The following are the accepted model parameters:
- prompt: Represents the input text prompt that guides the image generation process. When not defined, you have to pass prompt_embedsinstead
- height: Defines the height in pixels of the generated image in the pipeline
- width: Sets the width in pixels of the generated image in the pipeline
- num_inference_steps: Sets the value of num_inference_steps in the pipeline. It defines the number of steps involved in the inference process. By default, it's set to 50, and balances generation speed and the result quality. A smaller value of de-noising steps leads to faster results, and a larger value enhances quality at the cost of a longer generation time
- guidance_scale: Sets the value of the guidance_scale parameter in the pipeline called Classifier-Free Diffusion Guidance. It's enabled by setting guidance_scale > 1. A higher guidance scale generates images that are closely linked to the text prompt, usually at the expense of lower image quality. Values between 7 and 8.5 work well, and the default vale is 7.5
- negative_prompt: Sets the value of the negative_prompt parameter in the pipeline to specify the prompt that should not guide the image generation. When not defined, you have to pass negative_prompt_embeds instead. When not using guidance, it's ignored when the guidance_scale is less than 1
- num_images_per_prompt: Sets the num_images_per_prompt parameter value in the pipeline to determine the number of images to generate per prompt
- prompt_embeds: Sets the prompt_embeds value in the pipeline
- negative_prompt_embeds: Sets the value of the negative_prompt_embeds parameter in the pipeline. You can apply pre-generated negative text embeddings to tweak text inputs, for example, prompt weighting. When not provided, negative_prompt_embeds generates using the negative_prompt input argument
- output_type: Sets the output_type parameter value in the pipeline to define the output format of the generated image. You can choose between PIL, Image, or np.array, with the default value set to PIL
- callback: Sets the callback parameter value in the pipeline
- callback_steps: Sets the callback_steps parameter value in the pipeline, the frequency at which the callback function returns.
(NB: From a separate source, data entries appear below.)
**src/pkg/btag_cfg.svh**
```systemverilog
`ifndef BTAG_CFG_SVH
`define BTAG_CFG_SVH

// Program counter value after reset
`define BTAG_PC_RESET 16'h0000
// Vector table window, low byte at the even address
`define BTAG_VEC_BASE 16'h0040
`define BTAG_VEC_LAST 16'h007f
// Index field position in the instruction code
`define BTAG_IDX_LSB 1
`define BTAG_IDX_MSB 5
// Sign bit of the displacement
`define BTAG_DISP_SIGN 7
// Vector table depth in entries
`define BTAG_VEC_DEPTH 32

`endif

```
**src/pkg/btag_pkg.sv**
```systemverilog
package btag_pkg;

    typedef enum logic [2:0] {
        BTAG_OP_SEQ = 3'h0,
        BTAG_OP_REL = 3'h1,
        BTAG_OP_ABS = 3'h2,
        BTAG_OP_TBL = 3'h3,
        BTAG_OP_REG = 3'h4
    } btag_op_e;

    // One decoded instruction as handed over by the decoder
    typedef struct packed {
        logic valid;
        btag_op_e op;
        logic [2:0] length;
        logic [7:0] code;
        logic [7:0] branch_displacement;
        logic [15:0] absolute_target_field;
    } btag_req_s;

    // Write port into the vector table image
    typedef struct packed {
        logic en;
        logic [4:0] index;
        logic [15:0] target;
    } btag_vwr_s;

    typedef enum logic [1:0] {
        BTAG_ST_RUN = 2'b00,
        BTAG_ST_TBL = 2'b01
    } btag_st_e;

endpackage

```
**src/hw/btag_vec_mem.sv**
```systemverilog
`timescale 1ns/1ps
`include "btag_cfg.svh"

module btag_vec_mem
    import btag_pkg::*;
(
    input wire logic clk,
    input wire btag_vwr_s wr,
    input wire logic [4:0] rd_index,
    output logic [15:0] rd_data
);

    logic [15:0] mem_q [`BTAG_VEC_DEPTH];
    logic [15:0] rd_data_q;

    // Table contents are data, not control, so they carry no reset
    always_ff @(posedge clk) begin
        if (wr.en) begin
            mem_q[wr.index] <= wr.target;
        end
        rd_data_q <= mem_q[rd_index];
    end

    assign rd_data = rd_data_q;

endmodule // btag_vec_mem

```
**src/hw/btag_core.sv**
```systemverilog
`timescale 1ns/1ps
`include "btag_cfg.svh"


module btag_core
    import btag_pkg::*;
(
    input wire logic clk,
    input wire logic reset,
    input wire btag_req_s req,
    input wire logic branch_taken,
    input wire logic [15:0] accumulator_pair,
    input wire btag_vwr_s vec_wr,
    output logic [15:0] program_counter,
    output logic [15:0] operand_address,
    output logic [15:0] vector_address,
    output logic busy,
    output logic pc_loaded
);

    // ********************************************
    // Helpers
    // ********************************************
    function automatic logic [15:0] sext8(input logic [7:0] v);
        sext8 = {{8{v[`BTAG_DISP_SIGN]}}, v};
    endfunction

    function automatic logic [15:0] add16(input logic [15:0] a,
                                          input logic [15:0] b);
        logic [16:0] s;
        s = {1'b0, a} + {1'b0, b};
        add16 = s[15:0];
    endfunction

    // Entry index n sits at 40H + 2n, low byte at the even address
    function automatic logic [15:0] vec_entry_addr(input logic [4:0] n);
        vec_entry_addr = add16(`BTAG_VEC_BASE, {10'h000, n, 1'b0});
    endfunction

    // ********************************************
    // State
    // ********************************************
    btag_st_e st_q, st_d;
    logic [15:0] pc_q, pc_d;
    logic [15:0] opa_q, opa_d;
    logic [15:0] vaddr_q, vaddr_d;
    logic busy_q, busy_d;
    logic load_q, load_d;

    // Request decode and table read data
    logic [4:0] idx;
    logic [15:0] next_pc;
    logic [15:0] vec_data;
    logic take;
    logic tbl_start;

    assign idx = req.code[`BTAG_IDX_MSB:`BTAG_IDX_LSB];
    assign next_pc = add16(pc_q, {13'h0000, req.length});
    // A request counts only while no table read is pending
    assign take = req.valid && (st_q == BTAG_ST_RUN);
    assign tbl_start = take && (req.op == BTAG_OP_TBL);

    btag_vec_mem i_btag_vec_mem (
        .clk(clk),
        .wr(vec_wr),
        .rd_index(idx),
        .rd_data(vec_data)
    );

    // ********************************************
    // Sequencer
    // ********************************************
    always_comb begin
        st_d = st_q;
        busy_d = 1'b0;
        unique case (st_q)
            BTAG_ST_RUN: begin
                if (tbl_start) begin
                    // Table read costs one cycle; decoder holds off meanwhile
                    st_d = BTAG_ST_TBL;
                    busy_d = 1'b1;
                end
            end
            BTAG_ST_TBL: begin
                // A request seen here is dropped; the decoder must wait
                st_d = BTAG_ST_RUN;
            end
            default: begin
                // Unused state codes fall back to the run state
                st_d = BTAG_ST_RUN;
            end
        endcase
    end

    always_ff @(posedge clk) begin
        if (reset) begin
            st_q <= BTAG_ST_RUN;
            busy_q <= 1'b0;
        end else begin
            st_q <= st_d;
            busy_q <= busy_d;
        end
    end

    // ********************************************
    // Program counter
    // ********************************************
    always_comb begin
        pc_d = pc_q;
        load_d = 1'b0;
        if (st_q == BTAG_ST_TBL) begin
            // Entry was read on the edge that took the table call
            pc_d = vec_data;
            load_d = 1'b1;
        end else if (take) begin
            unique case (req.op)
                BTAG_OP_SEQ: begin
                    pc_d = next_pc;
                end
                BTAG_OP_REL: begin
                    // Not taken falls through to the next instruction
                    pc_d = next_pc;
                    if (branch_taken) begin
                        // Adds to the following instruction start
                        pc_d = add16(next_pc,
                            sext8(req.branch_displacement));
                        load_d = 1'b1;
                    end
                end
                BTAG_OP_ABS: begin
                    pc_d = req.absolute_target_field;
                    load_d = 1'b1;
                end
                BTAG_OP_TBL: begin
                    // Stepped value shows for one cycle until the entry lands
                    pc_d = next_pc;
                end
                BTAG_OP_REG: begin
                    pc_d = accumulator_pair;
                    load_d = 1'b1;
                end
                default: begin
                    // Undefined operation codes act as plain steps
                    pc_d = next_pc;
                end
            endcase
        end
    end

    always_ff @(posedge clk) begin
        if (reset) begin
            pc_q <= `BTAG_PC_RESET;
            load_q <= 1'b0;
        end else begin
            pc_q <= pc_d;
            load_q <= load_d;
        end
    end

    // ********************************************
    // Operand address
    // ********************************************
    always_comb begin
        // Every taken request refreshes it, branch or not
        opa_d = opa_q;
        if (take) begin
            opa_d = req.absolute_target_field;
        end
    end

    always_ff @(posedge clk) begin
        if (reset) begin
            opa_q <= 16'h0000;
        end else begin
            opa_q <= opa_d;
        end
    end

    // ********************************************
    // Vector table address
    // ********************************************
    always_comb begin
        // Held after the call so the fetch path may read it back
        vaddr_d = vaddr_q;
        if (tbl_start) begin
            vaddr_d = vec_entry_addr(idx);
        end
    end

    always_ff @(posedge clk) begin
        if (reset) begin
            vaddr_q <= 16'h0000;
        end else begin
            vaddr_q <= vaddr_d;
        end
    end

    // ********************************************
    // Outputs
    // ********************************************
    // Outputs are registers, so downstream logic sees no decode glitches
    assign program_counter = pc_q;
    assign operand_address = opa_q;
    assign vector_address = vaddr_q;
    assign busy = busy_q;
    assign pc_loaded = load_q;

endmodule // btag_core

```
**config.mk**
```make
export PLATFORM = sky130hd
export DESIGN_NAME = btag_core
export DESIGN_NICKNAME = d
export VERILOG_FILES = /design/src/pkg/btag_pkg.sv /design/src/hw/btag_vec_mem.sv /design/src/hw/btag_core.sv
export VERILOG_INCLUDE_DIRS = /design/src /design/src/pkg
export SDC_FILE = /design/constraint.sdc
export NUM_CORES = 1
export LEC_CHECK = 0
export BUFFER_PORTS_ARGS = -buffer_cell sky130_fd_sc_hd__buf_4
export CAP_MARGIN = 30
export CORE_MARGIN = 2
export CORE_UTILIZATION = 60
export DETAILED_ROUTE_END_ITERATION = 8
export GPL_ROUTABILITY_DRIVEN = 0
export PLACE_DENSITY = 0.81
export SETUP_SLACK_MARGIN = 0.3
export SLEW_MARGIN = 10
export SYNTH_ARGS = -nofsm -noshare
export SYNTH_HDL_FRONTEND = slang
export SYNTH_SLANG_ARGS = --single-unit
```
**constraint.sdc**
```tcl
create_clock -name clk -period 3.8 [get_ports clk]
set_clock_uncertainty 0.15 [all_clocks]
set_input_delay 0.57 -clock clk [delete_from_list [all_inputs] [get_ports clk]]
set_output_delay 0.57 -clock clk [all_outputs]
set_load 0.02 [all_outputs]
```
When not specified, the default value is 1
- controlnet_conditioning_scale: Sets the controlnet_conditioning_scale parameter value in the pipeline. ControlNet outputs multiply by controlnet_conditioning_scale before addition to the residual in the original UNet. When multiple ControlNets are available in init, you can set the corresponding scale as a list with the default set to 1.0
- guess_mode: Sets the guess_mode parameter value in the pipeline. In this mode, the ControlNet encoder tries to recognize the content of the input image even if you remove all prompts. The default value is False, but it's recommended to use a guidance_scale value between 3.0 and 5.0
The "Chef in kitchen" prompt generates an image like the one below:

Below are other variants available for the same model:
- lllyasviel/sd-controlnet-canny: Conditioned on Canny edges
- lllyasviel/sd-controlnet-depth: Conditioned on Depth estimation
- lllyasviel/sd-controlnet-hed: Conditioned on HED Boundary
- lllyasviel/sd-controlnet-mlsd: Conditioned on M-LSD straight line detection
- lllyasviel/sd-controlnet-normal: Conditioned on Normal Map Estimation
- lllyasviel/sd-controlnet-openpose: Conditioned on Human Pose Estimation
- lllyasviel/sd-controlnet-scribble: Conditioned on Scribble images
- lllyasviel/sd-controlnet-seg: Conditioned on Image Segmentation

Conclusion

In this article, you implemented Hugging Face diffusion models and used the models to generate results. To use other diffusion models, visit the respective model card pages to learn how to use them. Additionally, studying the model's documentation provides valuable insights into its specific details and configuration options.